Photo of the Appalachian Mountains.

In Appalachia, Disability Stigma Has Dangerous Effects

My mother-in-law tried to get Travis (not his real name) on disability. But it was complicated. Not just the process of navigating the bureaucracy around the application—another part of her problem was that being “on disability” in East Tennessee is emotionally fraught territory. There’s an ongoing conversation outside of Appalachia about it: witness this Washington Post series, and the This American Life feature on it. It’s bound up with the idea of “disability fraud” and the “deserving poor.” But for the people involved, it’s also bound up with self-image.

When I knew Travis, he was genial and easygoing. He grew up just down the road from my wife’s family. She used to read to him when they were little, even though he was over ten years older. Travis “didn’t take to books,” as they said. He wound up not doing much with school, as was the norm for someone with intellectual disabilities born in East Tennessee in the 1950s. He often made money doing odd jobs for people, including my father-in-law, who often had him help around the house or out in the field. He also worked part-time at a local riding stable. He couldn’t do a lot of hard work, though, on account of a heart condition he also had.

As that condition worsened, my mother-in-law, a nurse, knew that Travis needed better access to health care and a more stable income. She began to help him navigate the complicated paperwork and doctor’s visits. The problem was, since she wasn’t family, she couldn’t always accompany him. And when the doctors asked him how he was doing, he would inevitably reply, “Oh, fine, fine. Doing fine.” When they asked him if he could work, well, of course he could. And they would deny his claim.

Travis was giving the answers that he knew he had to give. As disabled people, we are trained to not talk about our experiences or problems—except of course when we’re asked by able-bodied people who want to satisfy their curiosity. And for a man in Appalachia to admit that he couldn’t work—well, that was an issue.  He wanted the dignity and self-respect that came with claiming he was capable of work. And it cost him.

But what’s the price of dignity? The Washington Post article is specifically framed around a viral incident of shaming: David Hess posted a picture of himself alongside Dale McGlothin, who was holding a sign asking for money. Hess made a counter-sign saying he’d offered a job and had been turned down. And the comments—oh, Lord the comments—lamented the lack of initiative and welfare-addicted nature of the McGlothins. This was borne out by even the local sheriff, who in this article is quoted to remind people to “take that money if you want to give it and give to one of these organizations that you know that the money is going to a good cause and for someone who truly needs it.”

It’s fascinating how these commenters ignore the fact, included in the WaPo article, that McGlothin’s “arms had been damaged” working in a coal mine. Granted, some focused on the son, Tyler, who was following in his father’s stead after Dale’s arrest. But it’s that underlying attitude—the shame, the focus on how a man should be providing for his family—that points to why it is so hard for people like Travis to claim their disability in both an administrative sense and an activist one. They can’t get the services they need, and they can’t identify as disabled in order to band together with others and advocate for the systemic changes that would improve that access in the first place.
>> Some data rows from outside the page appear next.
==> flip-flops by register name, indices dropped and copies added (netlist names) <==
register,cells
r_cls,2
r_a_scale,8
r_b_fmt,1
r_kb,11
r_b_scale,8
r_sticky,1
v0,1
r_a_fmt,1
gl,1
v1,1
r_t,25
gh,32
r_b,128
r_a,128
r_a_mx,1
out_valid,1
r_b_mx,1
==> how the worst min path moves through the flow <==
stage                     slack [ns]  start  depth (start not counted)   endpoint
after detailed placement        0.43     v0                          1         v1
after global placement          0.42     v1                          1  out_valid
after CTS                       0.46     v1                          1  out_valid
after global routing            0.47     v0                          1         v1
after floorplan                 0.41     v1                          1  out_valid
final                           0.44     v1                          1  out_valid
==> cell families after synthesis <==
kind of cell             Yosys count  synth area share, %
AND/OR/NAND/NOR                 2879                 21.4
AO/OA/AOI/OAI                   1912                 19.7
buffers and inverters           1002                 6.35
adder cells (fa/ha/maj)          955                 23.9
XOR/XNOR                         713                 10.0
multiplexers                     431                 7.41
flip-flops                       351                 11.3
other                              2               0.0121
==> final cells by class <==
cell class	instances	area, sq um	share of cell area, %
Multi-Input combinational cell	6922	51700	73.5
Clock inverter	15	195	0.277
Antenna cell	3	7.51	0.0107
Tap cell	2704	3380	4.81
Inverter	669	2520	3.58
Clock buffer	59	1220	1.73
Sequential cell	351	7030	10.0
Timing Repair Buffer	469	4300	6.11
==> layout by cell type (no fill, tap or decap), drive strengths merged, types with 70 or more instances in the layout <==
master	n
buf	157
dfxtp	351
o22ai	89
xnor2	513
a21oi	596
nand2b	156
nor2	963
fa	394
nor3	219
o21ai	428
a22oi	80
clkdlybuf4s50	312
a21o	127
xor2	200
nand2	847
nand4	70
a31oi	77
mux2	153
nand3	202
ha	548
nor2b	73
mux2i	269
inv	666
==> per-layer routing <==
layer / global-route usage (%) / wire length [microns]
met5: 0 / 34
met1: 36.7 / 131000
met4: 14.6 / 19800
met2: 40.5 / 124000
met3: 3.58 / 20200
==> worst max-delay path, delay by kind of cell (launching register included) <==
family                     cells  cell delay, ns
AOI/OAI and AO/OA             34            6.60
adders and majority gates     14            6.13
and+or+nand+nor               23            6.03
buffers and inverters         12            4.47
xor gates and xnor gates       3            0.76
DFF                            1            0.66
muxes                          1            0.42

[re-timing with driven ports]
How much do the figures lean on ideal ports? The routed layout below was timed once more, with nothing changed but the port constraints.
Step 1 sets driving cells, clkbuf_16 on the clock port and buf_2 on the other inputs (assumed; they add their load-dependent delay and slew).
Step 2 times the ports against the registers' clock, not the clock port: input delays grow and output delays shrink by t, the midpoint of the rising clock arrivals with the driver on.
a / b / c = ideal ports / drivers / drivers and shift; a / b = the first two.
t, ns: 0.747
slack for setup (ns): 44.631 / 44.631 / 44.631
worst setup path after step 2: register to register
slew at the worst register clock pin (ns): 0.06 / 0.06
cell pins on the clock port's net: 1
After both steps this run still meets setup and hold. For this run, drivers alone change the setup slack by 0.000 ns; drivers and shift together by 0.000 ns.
Asking for help, admitting that your body is not a strong, intact male body: these are hard things for a man to do, living in a system of toxic masculinity. It’s especially hard in an area where your livelihood often comes from physical work. And now that the federal government is poised to let states allow work requirements for Medicare coverage, this cultural issue has even greater economic and political implications.

The implications are also quite personal. In 2011, inadequate health care led to Travis’s death at age 55.
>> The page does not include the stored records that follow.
What follows belongs to an exercise in optimizing a design on an open flow for small area and a short achievable clock period; a production flow would make more cautious choices. Function was checked by simulation only, so behaviour that the tests miss may differ from the original.

==> umber: inputs <==
==> flow/design.v <==
module rse_compose (
    input  wire        clk,
    input  wire        rst,
    input  wire        in_valid,
    input  wire [11:0] bg_y,
    input  wire [11:0] bg_cb,
    input  wire [11:0] bg_cr,
    input  wire        l0_cover,
    input  wire [7:0]  l0_alpha,
    input  wire [1:0]  l0_depth,
    input  wire [15:0] l0_y,
    input  wire [15:0] l0_cb,
    input  wire [15:0] l0_cr,
    input  wire        l1_cover,
    input  wire [7:0]  l1_alpha,
    input  wire [1:0]  l1_depth,
    input  wire [15:0] l1_y,
    input  wire [15:0] l1_cb,
    input  wire [15:0] l1_cr,
    input  wire        l2_cover,
    input  wire [7:0]  l2_alpha,
    input  wire [1:0]  l2_depth,
    input  wire [15:0] l2_y,
    input  wire [15:0] l2_cb,
    input  wire [15:0] l2_cr,
    input  wire        l3_cover,
    input  wire [7:0]  l3_alpha,
    input  wire [1:0]  l3_depth,
    input  wire [15:0] l3_y,
    input  wire [15:0] l3_cb,
    input  wire [15:0] l3_cr,
    output reg         out_valid,
    output reg  [11:0] out_y,
    output reg  [11:0] out_cb,
    output reg  [11:0] out_cr
);
    function [11:0] widen(input [1:0] depth, input [15:0] raw);
        case (depth)
            2'd1:    widen = {raw[9:0], 2'b00};
            2'd2:    widen = raw[11:0];
            default: widen = {raw[7:0], 4'b0000};
        endcase
    endfunction
    function [39:0] numer_cs(input [7:0] alpha, input [11:0] s, input [11:0] o);
        reg [11:0] p [0:7];
        reg s1, c2, s3, c4, s5, c6, s7, c8, s9, c10, s11, c12, s13, c14, s15, c16, s17, c18, s19, c20, s21, c22, s23, c24, s25, c26, s27, c28, s29, c30, s31, c32, s33, c34, s35, c36, s37, c38, s39, c40, s41, c42, s43, c44, s45, c46, s47, c48, s49, c50, s51, c52, s53, c54, s55, c56, s57, c58, s59, c60, s61, c62, s63, c64, s65, c66, s67, c68, s69, c70, s71, c72, s73, c74, s75, c76, s77, c78, s79, c80, s81, c82, s83, c84, s85, c86, s87, c88, s89, c90, s91, c92, s93, c94, s95, c96, s97, c98, s99, c100, s101, c102, s103, c104, s105, c106, s107, c108, s109, c110, s111, c112, s113, c114, s115, c116, s117, c118, s119, c120, s121, c122, s123, c124, s125, c126, s127, c128, s129, c130, s131, c132;
        integer i;
        begin
            for (i = 0; i < 8; i = i + 1)
                p[i] = alpha[i] ? s : o;
            {c2, s1} = {1'b0, p[0][6]} + p[1][5];
            {c4, s3} = {1'b0, p[0][7]} + p[1][6] + p[2][5];
            {c6, s5} = {1'b0, p[3][4]} + p[4][3] + p[5][2];
            {c8, s7} = {1'b0, p[0][8]} + p[1][7] + p[2][6];
            {c10, s9} = {1'b0, p[3][5]} + p[4][4] + p[5][3];
            {c12, s11} = {1'b0, p[0][9]} + p[1][8] + p[2][7];
            {c14, s13} = {1'b0, p[3][6]} + p[4][5] + p[5][4];
            {c16, s15} = {1'b0, p[0][10]} + p[1][9] + p[2][8];
            {c18, s17} = {1'b0, p[3][7]} + p[4][6] + p[5][5];
            {c20, s19} = {1'b0, p[0][11]} + p[1][10] + p[2][9];
            {c22, s21} = {1'b0, p[3][8]} + p[4][7] + p[5][6];
            {c24, s23} = {1'b0, p[1][11]} + p[2][10] + p[3][9];
            {c26, s25} = {1'b0, p[4][8]} + p[5][7];
            {c28, s27} = {1'b0, p[2][11]} + p[3][10] + p[4][9];
            {c30, s29} = {1'b0, p[0][4]} + p[1][3];
            {c32, s31} = {1'b0, p[0][5]} + p[1][4] + p[2][3];
            {c34, s33} = {1'b0, p[3][2]} + p[4][1];
            {c36, s35} = {1'b0, s1} + p[2][4] + p[3][3];
            {c38, s37} = {1'b0, p[4][2]} + p[5][1] + p[6][0];
            {c40, s39} = {1'b0, s3} + s5 + p[6][1];
            {c42, s41} = {1'b0, p[7][0]} + 1'b1 + c2;
            {c44, s43} = {1'b0, s7} + s9 + p[6][2];
            {c46, s45} = {1'b0, p[7][1]} + c4 + c6;
            {c48, s47} = {1'b0, s11} + s13 + p[6][3];
            {c50, s49} = {1'b0, p[7][2]} + c8 + c10;
            {c52, s51} = {1'b0, s15} + s17 + p[6][4];
            {c54, s53} = {1'b0, p[7][3]} + c12 + c14;
            {c56, s55} = {1'b0, s19} + s21 + p[6][5];
            {c58, s57} = {1'b0, p[7][4]} + c16 + c18;
            {c60, s59} = {1'b0, s23} + s25 + p[6][6];
            {c62, s61} = {1'b0, p[7][5]} + c20 + c22;
            {c64, s63} = {1'b0, s27} + p[5][8] + p[6][7];
            {c66, s65} = {1'b0, p[7][6]} + c24 + c26;
            {c68, s67} = {1'b0, p[3][11]} + p[4][10] + p[5][9];
            {c70, s69} = {1'b0, p[6][8]} + p[7][7] + c28;
            {c72, s71} = {1'b0, p[4][11]} + p[5][10] + p[6][9];
            {c74, s73} = {1'b0, p[0][3]} + p[1][2];
            {c76, s75} = {1'b0, s29} + p[2][2] + p[3][1];
            {c78, s77} = {1'b0, s31} + s33 + p[5][0];
            {c80, s79} = {1'b0, s35} + s37 + c32;
            {c82, s81} = {1'b0, s39} + s41 + c36;
            {c84, s83} = {1'b0, s43} + s45 + c40;
            {c86, s85} = {1'b0, s47} + s49 + c44;
            {c88, s87} = {1'b0, s51} + s53 + c48;
            {c90, s89} = {1'b0, s55} + s57 + c52;
            {c92, s91} = {1'b0, s59} + s61 + c56;
            {c94, s93} = {1'b0, s63} + s65 + c60;
            {c96, s95} = {1'b0, s67} + s69 + c64;
            {c98, s97} = {1'b0, s71} + p[7][8] + c68;
            {c100, s99} = {1'b0, p[5][11]} + p[6][10] + p[7][9];
            {c102, s101} = {1'b0, p[0][2]} + p[1][1];
            {c104, s103} = {1'b0, s73} + p[2][1] + p[3][0];
            {c106, s105} = {1'b0, s75} + p[4][0] + c74;
            {c108, s107} = {1'b0, s77} + c30 + c76;
            {c110, s109} = {1'b0, s79} + c34 + c78;
            {c112, s111} = {1'b0, s81} + c38 + c80;
            {c114, s113} = {1'b0, s83} + c42 + c82;
            {c116, s115} = {1'b0, s85} + c46 + c84;
            {c118, s117} = {1'b0, s87} + c50 + c86;
            {c120, s119} = {1'b0, s89} + c54 + c88;
            {c122, s121} = {1'b0, s91} + c58 + c90;
            {c124, s123} = {1'b0, s93} + c62 + c92;
            {c126, s125} = {1'b0, s95} + c66 + c94;
            {c128, s127} = {1'b0, s97} + c70 + c96;
            {c130, s129} = {1'b0, s99} + c72 + c98;
            {c132, s131} = {1'b0, p[6][11]} + p[7][10] + c100;
            numer_cs = {1'b0, p[7][11], s131, s129, s127, s125, s123, s121, s119, s117, s115, s113, s111, s109, s107, s105, s103, s101, p[0][1], p[0][0], 1'b0, c132, c130, c128, c126, c124, c122, c120, c118, c116, c114, c112, c110, c108, c106, c104, c102, p[2][0], p[1][0], 1'b0};
        end
    endfunction
    function [19:0] numer(input [7:0] alpha, input [11:0] s, input [11:0] o);
        reg [39:0] cs;
        begin
            cs = numer_cs(alpha, s, o);
            numer = cs[39:20] + cs[19:0];
        end
    endfunction
    function [11:0] div255(input [19:0] z);
        reg [12:0] t;
        reg [8:0]  ec;
        begin
            t  = {1'b0, z[19:8]} + {5'd0, z[7:0]};
            ec = {1'b0, t[7:0]} + {4'd0, t[12:8]};
            div255 = z[19:8] + {7'd0, t[12:8]} + {11'd0, ec[8]};
        end
    endfunction
    reg        v0;
    reg [35:0] c0;
    reg [45:0] l0 [0:3];       
    reg [2:0]  dsel0;          
    always @(posedge clk) begin
        v0 <= in_valid & ~rst;
        c0 <= {bg_y, bg_cb, bg_cr};
        dsel0 <= {l0_depth == 2'd2, l0_depth == 2'd1, l0_depth == 2'd0 || l0_depth == 2'd3};
        l0[0] <= {l0_cover ? l0_alpha : 8'd0, l0_depth, l0_y[11:0], l0_cb[11:0], l0_cr[11:0]};
        l0[1] <= {l1_cover ? l1_alpha : 8'd0, l1_depth, l1_y[11:0], l1_cb[11:0], l1_cr[11:0]};
        l0[2] <= {l2_cover ? l2_alpha : 8'd0, l2_depth, l2_y[11:0], l2_cb[11:0], l2_cr[11:0]};
        l0[3] <= {l3_cover ? l3_alpha : 8'd0, l3_depth, l3_y[11:0], l3_cb[11:0], l3_cr[11:0]};
    end
    function [11:0] widen_sel(input [2:0] sel, input [11:0] raw);
        widen_sel = ({12{sel[2]}} & raw)
                  | ({12{sel[1]}} & {raw[9:0], 2'b00})
                  | ({12{sel[0]}} & {raw[7:0], 4'b0000});
    endfunction
    wire [43:0] lw [0:3];
    assign lw[0] = {l0[0][45:38], widen_sel(dsel0, l0[0][35:24]),
                    widen_sel(dsel0, l0[0][23:12]), widen_sel(dsel0, l0[0][11:0])};
    genvar j;
    generate
        for (j = 1; j < 4; j = j + 1) begin : g_widen
            assign lw[j] = {l0[j][45:38], widen(l0[j][37:36], {4'd0, l0[j][35:24]}),
                            widen(l0[j][37:36], {4'd0, l0[j][23:12]}),
                            widen(l0[j][37:36], {4'd0, l0[j][11:0]})};
        end
    endgenerate
    reg        vn [0:3];
    reg [59:0] zn [0:3];
    reg        vd [0:3];
    reg [35:0] od [0:3];
    reg [175:0] ln [0:3];
    reg [175:0] ld [0:3];
    wire        vi [0:3];
    wire [35:0] oi [0:3];
    wire [175:0] li [0:3];
    assign vi[0] = v0;
    assign oi[0] = c0;
    assign li[0] = {lw[3], lw[2], lw[1], lw[0]};
    genvar k;
    generate
        for (k = 0; k < 4; k = k + 1) begin : g_layer
            if (k > 0) begin : g_in
                assign vi[k] = vd[k-1];
                assign oi[k] = od[k-1];
                assign li[k] = ld[k-1];
            end
            wire [7:0]  alpha = li[k][44*k+43:44*k+36];
            wire [35:0] smp   = li[k][44*k+35:44*k];
            always @(posedge clk) begin
                vn[k] <= vi[k] & ~rst;
                zn[k] <= {numer(alpha, smp[35:24], oi[k][35:24]),
                          numer(alpha, smp[23:12], oi[k][23:12]),
                          numer(alpha, smp[11:0],  oi[k][11:0])};
                ln[k] <= li[k];
                vd[k] <= vn[k] & ~rst;
                od[k] <= {div255(zn[k][59:40]), div255(zn[k][39:20]), div255(zn[k][19:0])};
                ld[k] <= ln[k];
            end
        end
    endgenerate
    always @(*) begin
        out_valid = vd[3];
        {out_y, out_cb, out_cr} = od[3];
    end
endmodule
Right now, the government plans cuts to medical care and services to the disabled, while media outlets across the political spectrum propagate supposed exposés and think pieces about disability fraud. The effect will be to decrease access while increasing shame. For Travis, it meant an early death. With this new round of assaults, unfortunately, Travis’s story is likely to become more widespread.  We need to push back not only politically, but culturally—against disability-shaming, poverty-shaming, and toxic masculinity—if we want to move towards a world where everyone has access to a full and rich life.